2013 June 3,

Carleton College, Spring 2013

Prof. Joshua R. Davis, , CMC 325, x4473

A. Define EXPSPACE and NEXPSPACE, and prove that EXPSPACE = NEXPSPACE. (This problem is not very large or difficult, but I'm looking for a rigorous argument, that uses your defined concepts correctly.)

B. Problem 8.4.

C. Problem 8.17. (You have to read the definition of the complexity class L in the textbook. It's not hard to understand, but there is some subtlety in how sub-linear space is measured.)

Do not do Problem D. It is not part of this assignment. I'm leaving it here in case you find it helpful as a study question.
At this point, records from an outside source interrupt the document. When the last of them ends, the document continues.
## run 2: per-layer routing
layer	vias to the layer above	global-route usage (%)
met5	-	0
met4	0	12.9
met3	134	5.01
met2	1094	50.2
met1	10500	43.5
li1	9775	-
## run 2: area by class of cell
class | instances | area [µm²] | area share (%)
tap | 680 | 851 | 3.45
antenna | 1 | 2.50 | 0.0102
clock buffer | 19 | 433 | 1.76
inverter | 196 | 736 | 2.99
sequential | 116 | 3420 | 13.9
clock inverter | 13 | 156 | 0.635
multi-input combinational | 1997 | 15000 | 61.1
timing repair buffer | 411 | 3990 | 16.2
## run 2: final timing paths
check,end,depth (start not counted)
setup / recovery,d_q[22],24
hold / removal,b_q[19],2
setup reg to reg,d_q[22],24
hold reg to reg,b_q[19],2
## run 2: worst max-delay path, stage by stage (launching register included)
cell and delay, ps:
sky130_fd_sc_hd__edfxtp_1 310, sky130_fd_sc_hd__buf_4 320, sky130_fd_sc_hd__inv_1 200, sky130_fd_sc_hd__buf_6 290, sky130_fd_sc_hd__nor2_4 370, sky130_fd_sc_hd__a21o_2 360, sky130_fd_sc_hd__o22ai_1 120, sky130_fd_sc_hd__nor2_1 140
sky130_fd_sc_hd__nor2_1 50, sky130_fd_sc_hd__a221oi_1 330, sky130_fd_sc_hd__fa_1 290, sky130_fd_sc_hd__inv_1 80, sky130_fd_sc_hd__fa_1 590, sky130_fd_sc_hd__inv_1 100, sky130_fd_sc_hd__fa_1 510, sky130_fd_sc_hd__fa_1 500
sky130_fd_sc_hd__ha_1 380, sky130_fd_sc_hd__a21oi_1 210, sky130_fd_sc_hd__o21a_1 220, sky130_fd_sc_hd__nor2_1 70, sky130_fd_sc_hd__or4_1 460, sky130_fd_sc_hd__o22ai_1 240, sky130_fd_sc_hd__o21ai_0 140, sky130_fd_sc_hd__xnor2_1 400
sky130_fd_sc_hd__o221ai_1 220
Background: an optimization exercise with open tools, aiming at small area and a short achievable clock period. Do not read the settings as production practice.
Function was checked by simulation only, so behaviour that the tests miss may differ from the original.
Power figures rest on the tool's default switching activity, not on a simulated workload.

==> flow/design.v (excerpt) <==
module sdfm_regmap
(
  input  logic                    SYSCLK,
  input  logic                    SYSRSTn,
  input  logic [16-1:0] addr,
  input  logic                    wr,
  input  logic                    rd,
  input  logic [32-1:0]  wdata,
  output logic [32-1:0]  rdata,    
  input  logic [63:0]             filt_data_out,
  input  logic [1:0]              filt_data_update,
  input  logic [63:0]             comp_data_out,
  input  logic [1:0]              comp_data_update,
  input  logic [1:0]              comp_data_low,
  input  logic [1:0]              comp_data_high,
  output logic                    reg_rsten,
  output logic                    reg_clken,
  output logic [15:0]             reg_filtdec,
  output logic [3:0]              reg_filtmode,
  output logic [7:0]              reg_filtdiv,
  output logic [1:0]              reg_filten,
  output logic [1:0]              reg_filtask,
  output logic [3:0]              reg_filtst,
  output logic [9:0]              reg_filtsh,
  output logic [15:0]             reg_compdec,
  output logic [3:0]              reg_compmode,
  output logic [7:0]              reg_compdiv,
  output logic [1:0]              reg_compen,
  output logic [1:0]              reg_compsen,
  output logic [3:0]              reg_compst,
  output logic [1:0]              reg_compilen,
  output logic [1:0]              reg_compihen,
  output logic [1:0]              reg_complclrflg,
  output logic [1:0]              reg_comphclrflg,
  output logic [63:0]             reg_compltrd,
  output logic [63:0]             reg_comphtrd,
  output logic                    irq
);
For scale: roughly 350 flip-flops, roughly 440 I/O pins, roughly 13000 um^2 of cells after synthesis.
export LEC_CHECK = 0
export CAP_MARGIN = 30
export CORE_MARGIN = 2
export CORE_UTILIZATION = 40
export SETUP_SLACK_MARGIN = 3.0
export SLEW_MARGIN = 40
export SYNTH_HIERARCHICAL = 1
create_clock -name core_clock -period 8.0 [get_ports {SYSCLK}]
standard.sh (not shown) runs the stock make flow with config.mk's settings and CLKGATE_MAP_FILE= SYNTH_SCRIPT=/design/flow/synth_recipe.tcl, a recipe that flattens the netlist after the stock synthesis.
==> flow/flow/run.sh <==
#!/bin/bash
# standard layout with plain buf_1 port buffers and a lighter clock tree
set -euo pipefail
export BUFFER_PORTS_ARGS="-buffer_cell sky130_fd_sc_hd__buf_1"
export CTS_ARGS="-sink_clustering_enable -repair_clock_nets -dont_use_dummy_load -buf_list sky130_fd_sc_hd__clkbuf_8 -sink_clustering_size 16 -sink_clustering_max_diameter 50"
bash standard.sh > standard.log 2>&1
Change:
- CAP_MARGIN: 30 -> 20
- CORE_UTILIZATION: 40 -> 65
- PLACE_DENSITY: default -> 0.75
- SETUP_SLACK_MARGIN: 3.0 -> 3.3
- SLEW_MARGIN: 40 -> 20
=>
- The changed run ran to the end with no violations
- routed wire length fell by 12%
- final cell count fell by about 6.5%
- non-clock buffer count drops by 3
- worst hold slack is better by 0.0059 ns
- setup slack improves by 0.21 ns
- clock power came out lower by about 10%
- sequential share of layout area came out higher by 0.64 points
Context: an optimization exercise on an open-source flow, tuned for a short achievable clock period and few clock cycles. The choices shown serve that exercise and are no tape-out recipe.
Function was checked by simulation only, so behaviour that the tests miss may differ from the original.
Power and IR drop assume default switching activity.

Design cache_top, start of the top module:
module cache_top (
    input  logic                                clk,
    input  logic                                rst_n,
    input  logic                                proc_req_i,
    input  logic [cache_pkg::ADDR_WIDTH-1:0]    proc_addr_i,
    input  logic                                proc_we_i,
    input  logic [cache_pkg::BE_WIDTH-1:0]      proc_be_i,
    input  logic [cache_pkg::DATA_WIDTH-1:0]    proc_wdata_i,
    output logic                                proc_gnt_o,
    output logic                                proc_rvalid_o,
    output logic [cache_pkg::DATA_WIDTH-1:0]    proc_rdata_o,
    output logic                                mem_req_o,
    output logic [cache_pkg::ADDR_WIDTH-1:0]    mem_addr_o,
    output logic                                mem_we_o,
    output logic [cache_pkg::BE_WIDTH-1:0]      mem_be_o,
    output logic [cache_pkg::DATA_WIDTH-1:0]    mem_wdata_o,
    input  logic                                mem_gnt_i,
    input  logic                                mem_rvalid_i,
    input  logic [cache_pkg::DATA_WIDTH-1:0]    mem_rdata_i,
    output logic [cache_pkg::COUNT_WIDTH-1:0]   hit_count_o,
    output logic [cache_pkg::COUNT_WIDTH-1:0]   miss_count_o,
    output logic [cache_pkg::COUNT_WIDTH-1:0]   mem_txn_count_o
);
clock: 4.2 ns
lec_check: 0
abc_clock_period_in_ps: 2400
cap_margin: 20
core_margin: 2
core_utilization: 55
setup_slack_margin: 1.8
slew_margin: 20
tns_end_percent: 5
standard.sh (not shown) runs the stock make flow with config.mk's settings and CLKGATE_MAP_FILE= SYNTH_SCRIPT=/design/flow/synth_recipe.tcl, a recipe that flattens the netlist after the stock synthesis.
==> flow/flow/run.sh <==
#!/bin/bash
# Standard layout, except that after placement the port buffers are swapped
# for sky130_fd_sc_hd__buf_8 (the placer's sizing leaves slow delay cells
# there, and later repair may only swap within one footprint).
set -euo pipefail
RES=orfs/results/${FLOW_PLATFORM}/cache_top/base
bash standard.sh synth > synth.log 2>&1
bash standard.sh floorplan > floorplan.log 2>&1
bash standard.sh place > place.log 2>&1
RES="$RES" openroad -no_init -exit flow/fix_ports.tcl > fix_ports.log 2>&1
bash standard.sh finish > finish.log 2>&1
==> flow/flow/fix_ports.tcl <==
# Swap every port buffer (input*/output* instances) for buf_8 and re-legalize.
set res $::env(RES)
read_db $res/3_place.odb
set db [ord::get_db]
set block [ord::get_db_block]
set buf [$db findMaster sky130_fd_sc_hd__buf_8]
set n 0
foreach inst [$block getInsts] {
  set name [$inst getName]
  set m [[$inst getMaster] getName]
  if {[regexp {^(input|output)[0-9]+$} $name] && $m ne "sky130_fd_sc_hd__buf_8"} {
    puts "swap $name $m"
    $inst swapMaster $buf
    incr n
  }
}
puts "swapped $n port buffers"
detailed_placement
check_placement -verbose
write_db $res/3_place.odb
Testbench counts at the start, summed over its fixed seeds: cycles 25,169.
What follows belongs to an exercise in optimizing a design on an open flow for small area; a production flow would make more cautious choices. Function was checked by simulation only, so behaviour that the tests miss may differ from the original. Power and IR drop assume default switching activity.

==> design/flow/design.v <==
package cic_vco_pkg;
   typedef enum logic [1:0] {
      IDLE  = 2'd0,
      FLUSH = 2'd1,
      RUN   = 2'd2
   } state_e;
   function automatic integer ow_calc(input integer iw, input integer order, input integer rmax_log2);
      ow_calc = iw + 1 + order * rmax_log2;
   endfunction
   function automatic integer dec_w_calc(input integer rmax_log2);
      dec_w_calc = $clog2(rmax_log2 + 1);
   endfunction
   localparam int RMAX_LOG2_DEF = 4;
   localparam int DEC_W_DEF     = dec_w_calc(RMAX_LOG2_DEF);
endpackage
module cic_vco_channel
#(
   parameter int IW    = 6,
   parameter int OW    = 19
) (
   input  logic          clk,
   input  logic          rst_n,
   input  logic          busy,    
   input  logic          ld,      
   input  logic          upd,     
   input  logic [IW-1:0] in_p,
   input  logic [IW-1:0] in_m,
   output logic [OW-1:0] out
);
   logic [IW-1:0] prev_p_q, prev_m_q;
   logic [IW-1:0] dp, dm;
   logic [IW:0]   d, dl_q;
   logic [OW-1:0] i0_q, i1_q, i2_q;
   logic [OW-1:0] d1_q, e_q;
   logic [OW-1:0] out_q;
   logic [OW-1:0] i2_base, x3, e_n;
   assign dp      = in_p - prev_p_q;
   assign dm      = in_m - prev_m_q;
   assign d       = {1'b0, dp} - {1'b0, dm};
   assign i2_base = ld ? '0 : i2_q;
   assign x3      = i2_q - e_q;
   assign e_n     = {i2_q[OW-2:0], 1'b0} - d1_q;
   always_ff @(posedge clk) begin
      prev_p_q <= in_p;
      prev_m_q <= in_m;
      if (!busy) begin
         dl_q <= '0;
         i0_q <= '0;
         i1_q <= '0;
         i2_q <= '0;
         d1_q <= '0;
         e_q  <= '0;
      end else begin
         dl_q <= d;
         i0_q <= i0_q + {{(OW-IW-1){dl_q[IW]}}, dl_q};
         i1_q <= i1_q + i0_q;
         i2_q <= i2_base + i1_q;
         if (ld) begin
            d1_q <= i2_q;
            e_q  <= e_n;
         end
      end
   end
   always_ff @(posedge clk) begin
      if (!rst_n) begin
         out_q <= '0;
      end else if (upd) begin
         out_q <= x3;
      end
   end
   assign out = out_q;
endmodule
module cic_vco_decimator_mc
#(
   parameter  int NCH       = 4,
   parameter  int IW        = 6,
   parameter  int ORDER     = 3,
   parameter  int RMAX_LOG2 = 4,
   localparam int OW        = cic_vco_pkg::ow_calc(IW, ORDER, RMAX_LOG2),
   localparam int DW        = cic_vco_pkg::dec_w_calc(RMAX_LOG2)
) (
   input  logic              CLK,
   input  logic              RES,
   input  logic              ENABLE,
   input  logic [DW-1:0]     DEC_LOG2,
   input  logic [NCH*IW-1:0] IN_p,
   input  logic [NCH*IW-1:0] IN_m,
   output logic [NCH*OW-1:0] OUT,
   output logic              OUT_VALID,
   output logic              BUSY
);
   localparam int CW = RMAX_LOG2;
   logic          busy_q;       
   logic          run_q;        
   logic [1:0]    fcnt_q;       
   logic [CW-1:0] mask_q;       
   logic [CW-1:0] cnt_q;        
   logic          ld_q;         
   logic          pend_q;       
   logic          valid_q;
   logic [CW-1:0] mask_n;
   logic          tick;
   logic          upd;
   always_comb begin
      case (DEC_LOG2)
         3'd0:    mask_n = 4'b0000;
         3'd1:    mask_n = 4'b0001;
         3'd2:    mask_n = 4'b0011;
         3'd3:    mask_n = 4'b0111;
         default: mask_n = 4'b1111;
      endcase
   end
   assign tick = busy_q && ENABLE && (&(cnt_q | ~mask_q));
   assign upd  = busy_q && ENABLE && ld_q;
   always_ff @(posedge CLK) begin
      if (!busy_q) begin
         mask_q <= mask_n;
         cnt_q  <= '0;
         fcnt_q <= '0;
      end else begin
         cnt_q <= cnt_q + CW'(1);
         if (tick && !run_q) fcnt_q <= fcnt_q + 2'd1;
      end
      ld_q   <= tick;
      pend_q <= tick && run_q;
   end
   always_ff @(posedge CLK) begin
      if (!RES) begin
         busy_q  <= 1'b0;
         run_q   <= 1'b0;
         valid_q <= 1'b0;
      end else begin
         busy_q  <= ENABLE;
         run_q   <= busy_q && ENABLE && (run_q || (tick && fcnt_q == 2'd3));
         valid_q <= run_q && ENABLE && pend_q;
      end
   end
   for (genvar c = 0; c < NCH; c++) begin : g_ch
      cic_vco_channel #(
         .IW    (IW),
         .OW    (OW)
      ) u_ch (
         .clk   (CLK),
         .rst_n (RES),
         .busy  (busy_q),
         .ld    (ld_q),
         .upd   (upd),
         .in_p  (IN_p[c*IW +: IW]),
         .in_m  (IN_m[c*IW +: IW]),
         .out   (OUT[c*OW +: OW])
      );
   end
   assign OUT_VALID = valid_q;
   assign BUSY      = busy_q;
endmodule
==> design/flow/run.sh <==
#!/bin/bash
# synth_recipe.tcl (not shown) runs the flow's synth.tcl, then flattens the netlist and writes it again
# the make line also repeats each setting of config.mk as NAME=value (left out here)
make -C /OpenROAD-flow-scripts/flow DESIGN_CONFIG=/design/flow/config.mk WORK_HOME=/design/flow/orfs CLKGATE_MAP_FILE= SYNTH_SCRIPT=/design/flow/synth_recipe.tcl finish
==> design/flow/config.mk <==
export PLATFORM = sky130hd
export DESIGN_NAME = cic_vco_decimator_mc
export DESIGN_NICKNAME = cic_vco_decimator_mc
export VERILOG_FILES = /design/flow/design.v
export SDC_FILE = /design/flow/constraint.sdc
export NUM_CORES = 4
export LEC_CHECK = 0
export CAP_MARGIN = 20
export CORE_MARGIN = 2
export CORE_UTILIZATION = 40
export SLEW_MARGIN = 20
==> design/flow/constraint.sdc <==
create_clock -name core_clock -period 7.0 [get_ports {CLK}]
set_input_delay 1.4000 -clock core_clock [delete_from_list [all_inputs] [get_ports {CLK}]]
set_output_delay 1.4000 -clock core_clock [all_outputs]
set_load 0.01 [all_outputs]
==> summary.txt <==
-- report_power, final --
group / switching [uW] / internal, uW
Clock: 1390 / 2150
Sequential: 75.1 / 3220
Combinational: 619 / 549
-- Yosys cell counts (32+ instances only) --
library cell,instances,area [um^2]
nand2b_1,80,500
clkbuf_1,86,323
dfxtp_1,543,10900
nor2_1,405,1520
ha_1,422,5280
xor2_1,149,1310
a211oi_1,36,270
nor3_1,84,420
o21a_1,65,488
nand2_1,219,822
nand3_1,40,200
and2_1,71,444
o21ai_0,230,1150
xnor2_1,177,1550
a21o_1,159,1190
inv_1,284,1070
a21oi_1,243,1220
fa_1,32,641
mux2i_1,113,1130
nor2b_1,143,895
-- final timing paths --
path,end,startpoint,cells after the start,slack (ps)
setup / recovery,g_ch[0].u_ch.i2_q[17],ld_q,11,3100
hold / removal,g_ch[1].u_ch.e_q[13],g_ch[1].u_ch.e_q[13],2,450
setup reg to reg,g_ch[0].u_ch.i2_q[17],ld_q,11,3100
hold reg to reg,g_ch[1].u_ch.e_q[13],g_ch[1].u_ch.e_q[13],2,450
-- flip-flops by register name, indices dropped and copies added, names as in the netlist, 2 cells and up --
signal and flops:
g_ch.u_ch.i1_q 76, g_ch.u_ch.out_q 76, g_ch.u_ch.i2_q 76, g_ch.u_ch.i0_q 76, g_ch.u_ch.dl_q 28, g_ch.u_ch.prev_m_q 24, g_ch.u_ch.d1_q 76, cnt_q 4
mask_q 4, g_ch.u_ch.e_q 76, fcnt_q 2, g_ch.u_ch.prev_p_q 24
-- layer usage --
metal  GRT usage [%]  share of wire (%)  vias to the layer above
met5               0                  0                        -
met4            4.03                2.1                        0
met3            2.93                4.3                       92
met2            25.9                 43                      346
met1            23.1                 51                    12264
li1                -                  -                    14252
-- cells by family (layout without fill, tap and decap cells) --
kind of cell / Yosys count / in the layout / synth area share (%)
mux: 113 / 113 / 3.26
fa+ha+maj: 454 / 454 / 17.1
buf+inv: 385 / 550 / 4.18
compound gates: 1005 / 1005 / 19.2
flops: 547 / 547 / 31.7
xor+xnor: 326 / 326 / 8.24
simple gates: 1161 / 1161 / 16.3
-- per-stage QoR --
| stage | util [%] | hold slack [ps] | power (uW) | setup slack [ps] | instance area (um^2) |
|---|---|---|---|---|---|
| 3_3_place_gp | 43.4 | 435 | 4520 | 2980 | 37100 |
| 2_1_floorplan | - | 425 | 4290 | 3590 | 34700 |
| 3_5_place_dp | 43.4 | 443 | 4530 | 2960 | 37100 |
| 6_report | 46.1 | 449 | 8000 | 3100 | 39400 |
| 4_1_cts | 46.1 | 456 | 8140 | 3060 | 39400 |
| 5_1_grt | 46.1 | 478 | 8420 | 2740 | 39400 |
-- final cells by class --
type,instances,area (um^2),share of cell area [%]
Clock inverter,27,263,0.666
Timing Repair Buffer,142,1400,3.55
Clock buffer,96,2010,5.10
Tap cell,1144,1430,3.63
Multi-Input combinational cell,3059,22200,56.4
Sequential cell,547,11000,27.9
Inverter,285,1080,2.73
-- tightest hold or removal path, stage by stage (launching register included) --
cell     delay [ps]
dfxtp_1         320
nand2_1          40
o21ai_0          50
==> out/qor.yml <==
status: "complete, no violations"
worstPathArrival_ps: 4350
hpwl_mm: 53.8
worstPathMaxFanout: 56
wl_per_cell_um: 13.9
die_w_um: 298
grt_pass1_wl_mm: 125
drt-initial-drc-count: 1081
fp-row-count: 107
fin_crit_ps: 3900
final_cells: 5300
critPathRequiredTime_ps: 7450
cts-root-buf: "clkbuf_16"
holdBufCountCts: 0
maxSlewViolCount: 0
clock_latency_ps: 610
synth-main-ff-cell: "dfxtp_1"
path_clk_slew_ps: 60
clock_skew_ps: 24.3
ios: 132
relSlewSlack_pct: 32.0
powerDensity_mw_per_mm2: 203
power.leakage_uw: 0.0170
worstPathCellList: "buf_4, nor2b_1, ha_1, o21a_1, a2111oi_2, o31ai_1, o221ai_1, o21ai_0, a21oi_1, xor2_1, nor2_1"
worst-path-buf-inv: 1
drt_pass1_iterations: 5
cp_top_family: "compound AO/OA/AOI/OAI gates"
synth-edff-count: 4
grt_setup_unrepaired: "false"
hold_path_class: "reg -> reg"
diodes: 0
antenna_found_initial: 1
synthesis.instances: 3991
overflow: 0
clkSinkCount: 547
synth_nets: 4499
core_mm2: 0.0855
synth_cell_types: 81
syn_area_mm2: 0.0347
min_period_over_period_pct: 55.8
synthArstFlopShare_pct: 0
postCtsSetupBuffers: 0
gr-usage-all-layers_pct: 16.4
crit_path_start_kind: "register"
routed_wl_mm: 73.5
worstSetupPathType: "reg -> reg"
die_area_mm2: 0.0890
synthToLayoutAreaGrowth_pct: 13.7
cts_max_level: 3
viasPerCell: 5.09
final_common_cell: "dfxtp_1"
clk_path_buf_depth: 3
vias: 26954
die_h_um: 298
slowest_stage: "dfxtp_4"
critPathCaptureType: "register"
ys_warn_count: 2
grt_max_degree: 150
hold_violations: 0
mostFrequentLayoutCells: "dfxtp_1 (541), ha_1 (422), nor2_1 (404)"
cts_tree: "done"
synth.avg_cell_area_um2: 8.69
final_nets: 4611
grt_pass1_vias: 25833
tightest_slew_ps: 1020
io_buffers: 131
drive_gt1_share_pct: 4.09
routabilityCongestion: 0.844
finalSetupViolCount: 0
route.detailed.drc: 0
ir_worst_vdd_mv: 0.175
cts-resized-gates: 0
cts_made_buffers: 68
dp.cells: 5177
start_util_pct: 40.5
fin_setup_tns_ps: 0
max_stage_delay_ps: 880
synth_seq_area_share_pct: 31.7
cap_violations: 0
synth_seq_cells: 547
drtAntennaViolNets: 0
clock.fmax_mhz: 256
fillerInstances: 8366

-- re-timing with driven ports --
Ports are ideal in the flow. The routed layout listed here was re-timed in OpenROAD.
Step 1: set_driving_cell puts a clkbuf_16 on CLK and a buf_2 on each other input, an assumption about the parent block.
Step 2 adds t to the input delays and takes it off the output delays; t is the mean of the earliest and latest rising clock arrival at the registers after step 1. Input paths then give back, and output paths get back, about the clock's delay inside the block.
Slacks: ideal ports / drivers / drivers and shift; pairs: ideal ports / drivers.
t, ns: 0.663
setup slack, ns: 3.097 / 3.097 / 2.913
slew at the worst register clock pin (ns): 0.06 / 0.06
After both steps setup and hold are still met in this run. For this run, drivers alone change the setup slack by 0.000 ns; drivers and shift together by -0.184 ns.
Context: an optimization exercise on an open-source flow, tuned for small area, a short achievable clock period and few clock cycles per item. The choices shown serve that exercise and are no tape-out recipe. In this exercise RTL edits were held to simulation tests only and were not proved equivalent to the original. No activity file was given, so power comes from the tool's default toggle rates.

==> flow/flow/run.sh <==
#!/bin/bash
# Layout flow: the standard flow's own layout (standard.sh) with two changes:
#  - no full/half adder cells in synthesis (ADDER_MAP_FILE empty), so abc
#    maps the carry logic as plain gates;
#  - port buffers are buf_2 cells instead of the default delay buffers.
# Everything else (synthesis script, floorplan, power grid, placement, CTS,
# routing) is the standard flow. make's full output goes to flow_make.log.
set -euo pipefail
bash standard.sh ADDER_MAP_FILE= "BUFFER_PORTS_ARGS=-buffer_cell sky130_fd_sc_hd__buf_2" finish > flow_make.log 2>&1
==> flow/standard.sh <==
#!/bin/bash
# synth_recipe.tcl (not shown) runs the flow's synth.tcl, then flattens the netlist and writes it again
# the make line also repeats each setting of config.mk as NAME=value (left out here)
make -C /OpenROAD-flow-scripts/flow DESIGN_CONFIG=/design/flow/config.mk WORK_HOME=/design/flow/orfs CLKGATE_MAP_FILE= SYNTH_SCRIPT=/design/flow/synth_recipe.tcl "${@:-finish}"
==> flow/config.mk <==
export PLATFORM = sky130hd
export DESIGN_NAME = button_gesture_matcher
export DESIGN_NICKNAME = button_gesture_matcher
export VERILOG_FILES = /design/flow/design.v
export SDC_FILE = /design/flow/constraint.sdc
export NUM_CORES = 4
export LEC_CHECK = 0
export ABC_AREA = 1
export CAP_MARGIN = 20
export CORE_MARGIN = 2
export CORE_UTILIZATION = 65
export CTS_BUF_LIST = sky130_fd_sc_hd__clkbuf_8
export CTS_CLUSTER_DIAMETER = 60
export CTS_CLUSTER_SIZE = 15
export PLACE_DENSITY = 0.7
export SETUP_SLACK_MARGIN = 3.3
export SLEW_MARGIN = 20
==> flow/constraint.sdc <==
create_clock -name core_clock -period 5.7 [get_ports {i_clk}]
set_input_delay 1.1400 -clock core_clock [delete_from_list [all_inputs] [get_ports {i_clk}]]
set_output_delay 1.1400 -clock core_clock [all_outputs]
set_load 0.01 [all_outputs]
==> flow/design.v <==
package bgm_pkg;
    localparam int BUTTONS_DEF = 4;
    localparam int ENTRIES_DEF = 8;
    localparam int PIN_W    = 4;
    localparam int MODES_W  = 8;
    localparam int IDX_W    = 3;
    localparam int TIME_W   = 32;
    localparam int MS_W     = 16;
    localparam int COUNT_W  = 4;
    localparam int TABLE_W  = 64;
    localparam int CFG_W    = 64;
    localparam int CFG_IDX_W = 2;
    localparam logic [CFG_IDX_W-1:0] REG_DEBOUNCE = 2'd0;
    localparam logic [CFG_IDX_W-1:0] REG_LONG_MS  = 2'd1;
    localparam logic [CFG_IDX_W-1:0] REG_COUNT    = 2'd2;
    localparam logic [CFG_IDX_W-1:0] REG_TABLE    = 2'd3;
    localparam logic [MS_W-1:0]    DEBOUNCE_RST = 16'd50;
    localparam logic [MS_W-1:0]    LONG_MS_RST  = 16'd700;
    localparam logic [COUNT_W-1:0] COUNT_RST    = 4'd0;
    localparam logic [TABLE_W-1:0] TABLE_RST    = 64'd0;
    localparam logic [1:0] MODE_RELEASED = 2'd0;
    localparam logic [1:0] MODE_HELD     = 2'd1;
    localparam logic [1:0] MODE_RISING   = 2'd2;
    localparam logic [1:0] MODE_FALLING  = 2'd3;
    localparam logic [1:0] CODE_IGNORE     = 2'd0;
    localparam logic [1:0] CODE_CLICK      = 2'd1;
    localparam logic [1:0] CODE_HOLD_CLICK = 2'd2;
    localparam logic [1:0] CODE_HOLD       = 2'd3;
    function automatic logic cout16(input logic [15:0] g, input logic [15:0] t,
                                    input logic cin);
        logic [7:0] g1, t1;
        logic [3:0] g2, t2;
        logic [1:0] g3, t3;
        for (int i = 0; i < 8; i++) begin
            g1[i] = g[2*i+1] | (t[2*i+1] & g[2*i]);
            t1[i] = t[2*i+1] & t[2*i];
        end
        for (int i = 0; i < 4; i++) begin
            g2[i] = g1[2*i+1] | (t1[2*i+1] & g1[2*i]);
            t2[i] = t1[2*i+1] & t1[2*i];
        end
        for (int i = 0; i < 2; i++) begin
            g3[i] = g2[2*i+1] | (t2[2*i+1] & g2[2*i]);
            t3[i] = t2[2*i+1] & t2[2*i];
        end
        cout16 = g3[1] | (t3[1] & g3[0]) | (t3[1] & t3[0] & cin);
    endfunction
    function automatic logic ge16(input logic [15:0] a, input logic [15:0] b);
        ge16 = cout16(a & ~b, a | ~b, 1'b1);
    endfunction
    function automatic logic hz16(input logic [15:0] a, input logic [15:0] b,
                                  input logic borrow);
        logic [15:0] nb, x, c;
        nb = ~b;
        x  = a ^ nb;
        c  = {a[14:0] | nb[14:0], !borrow};
        hz16 = &(~(x ^ c));
    endfunction
    typedef struct packed {
        logic [TIME_W-1:0] now_ms;
        logic [PIN_W-1:0]  pin_levels;
    } t_in_item;
    typedef struct packed {
        logic [MODES_W-1:0] button_modes;
        logic               matched;
        logic [IDX_W-1:0]   match_index;
    } t_out_item;
endpackage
D. For any positive integers *n* and *b*, let <*n*>_{b} denote the base-*b* numeral for *n* (with no leading zeros). Consider a Turing machine *F* that takes strings <*n*>_{2} as input, and outputs the corresponding strings <*n*>_{1}. For example, when given input 101, *F* halts with its tape containing 11111 and nothing else. I've left out the details of how *F* is implemented. Explain how *F* could be implemented to operate in exponential time and exponential space. Prove that *F* cannot be implemented to operate in polynomial time or polynomial space. Finally, explain why this example does NOT prove that P ≠ EXPTIME or PSPACE ≠ EXPSPACE.